Revenue Retention Analysis: What to Look For

June 24, 2010

This blog post is about how to interpret the data and results of a billings/revenue retention analysis, and focuses on trends and patterns that you should look for. It is part of a series of posts that serve as a step-by-step guide on conducting the analysis from start to finish. Beyond the insights you will gain, conducting the analysis will be helpful for most expansion stage companies hoping to raise expansion capital. Many venture capital firms will perform this analysis at some point during the due diligence process. Presenting this data upfront will save them time and likely impress their management teams with your “metrics-driven approach” to management.

Once you have calculated and visualized the total spend over time, average customer bill over time, and billings growth for each customer cohort, there are a number of trends and patterns that we should look out for. In this post, I will focus on the total billings by cohort data and chart, and what they can tell us.

The total billings by cohort chart tells us how much total billings increase or decrease over time. Ideally, billings will remain steady or increase over time, which means that a cohort is a perpetuity, or better yet, a perpetuity with growth. If billings are increasing over time, this means that upsells are more than counterbalancing attrition in that cohort. If, on the other hand, billings are decreasing over time, you should try to figure out if they decrease at a steady rate, or if there is a point at which the drop-off is steeper. If you find steep drop-off points, it is probably worth investigating why billings decline as much as they do.
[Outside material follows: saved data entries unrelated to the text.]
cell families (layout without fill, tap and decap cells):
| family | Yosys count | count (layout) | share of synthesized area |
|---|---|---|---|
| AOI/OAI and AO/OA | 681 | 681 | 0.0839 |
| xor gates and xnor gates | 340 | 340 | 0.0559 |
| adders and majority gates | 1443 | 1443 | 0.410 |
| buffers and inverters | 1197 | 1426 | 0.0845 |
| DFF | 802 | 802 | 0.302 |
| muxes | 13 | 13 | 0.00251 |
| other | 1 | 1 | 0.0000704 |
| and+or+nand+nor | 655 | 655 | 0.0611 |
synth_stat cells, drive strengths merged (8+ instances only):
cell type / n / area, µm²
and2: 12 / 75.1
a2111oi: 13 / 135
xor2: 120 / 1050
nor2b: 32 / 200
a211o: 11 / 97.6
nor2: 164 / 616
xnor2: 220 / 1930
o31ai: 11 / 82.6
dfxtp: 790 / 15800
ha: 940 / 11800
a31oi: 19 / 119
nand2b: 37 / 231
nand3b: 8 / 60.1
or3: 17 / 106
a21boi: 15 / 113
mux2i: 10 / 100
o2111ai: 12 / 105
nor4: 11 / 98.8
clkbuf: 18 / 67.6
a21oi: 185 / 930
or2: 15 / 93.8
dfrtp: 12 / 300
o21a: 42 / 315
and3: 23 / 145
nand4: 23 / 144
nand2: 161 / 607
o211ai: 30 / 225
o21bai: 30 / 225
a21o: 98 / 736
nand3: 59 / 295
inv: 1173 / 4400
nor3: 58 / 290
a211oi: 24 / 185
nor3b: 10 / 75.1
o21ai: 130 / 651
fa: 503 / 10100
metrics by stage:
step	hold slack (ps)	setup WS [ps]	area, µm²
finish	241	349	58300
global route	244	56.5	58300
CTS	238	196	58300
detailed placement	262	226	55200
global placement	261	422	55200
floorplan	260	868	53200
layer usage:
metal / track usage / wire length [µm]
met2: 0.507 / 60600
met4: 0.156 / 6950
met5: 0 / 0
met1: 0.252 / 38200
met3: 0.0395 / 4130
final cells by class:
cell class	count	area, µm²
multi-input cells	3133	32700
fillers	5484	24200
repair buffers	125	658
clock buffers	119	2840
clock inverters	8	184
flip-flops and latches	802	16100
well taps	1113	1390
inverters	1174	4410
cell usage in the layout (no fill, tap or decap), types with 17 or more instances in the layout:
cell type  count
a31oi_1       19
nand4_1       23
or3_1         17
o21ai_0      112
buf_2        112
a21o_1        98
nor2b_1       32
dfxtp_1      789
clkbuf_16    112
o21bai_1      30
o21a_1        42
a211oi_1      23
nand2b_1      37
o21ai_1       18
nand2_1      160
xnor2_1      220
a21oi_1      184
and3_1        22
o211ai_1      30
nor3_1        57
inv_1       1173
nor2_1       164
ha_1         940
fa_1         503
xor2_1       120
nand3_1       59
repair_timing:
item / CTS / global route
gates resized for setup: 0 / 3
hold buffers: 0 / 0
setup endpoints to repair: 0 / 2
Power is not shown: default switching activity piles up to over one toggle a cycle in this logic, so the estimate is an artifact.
One basic pattern to look for is whether customer cohorts start at a higher or lower total billings amount than the preceding cohort. If they do, it indicates that the company is either signing up more customers over time, they are paying more on average, or potentially both. Typically, if bookings are increasing over time, each subsequent cohort should start at a higher billing amount than the previous one.

Beyond that, it is important to see if there are common trends in many or all of the cohorts. For example, if there is a dramatic decline in the billings in month 2 of all or most of the cohorts, it may indicate that the company is selling to customers that do no find a lot of value in the product, that there may be problems with the product, or that the customer on-boarding process needs to be improved. Finding trends like this can uncover an issue that needs to be investigated and addressed.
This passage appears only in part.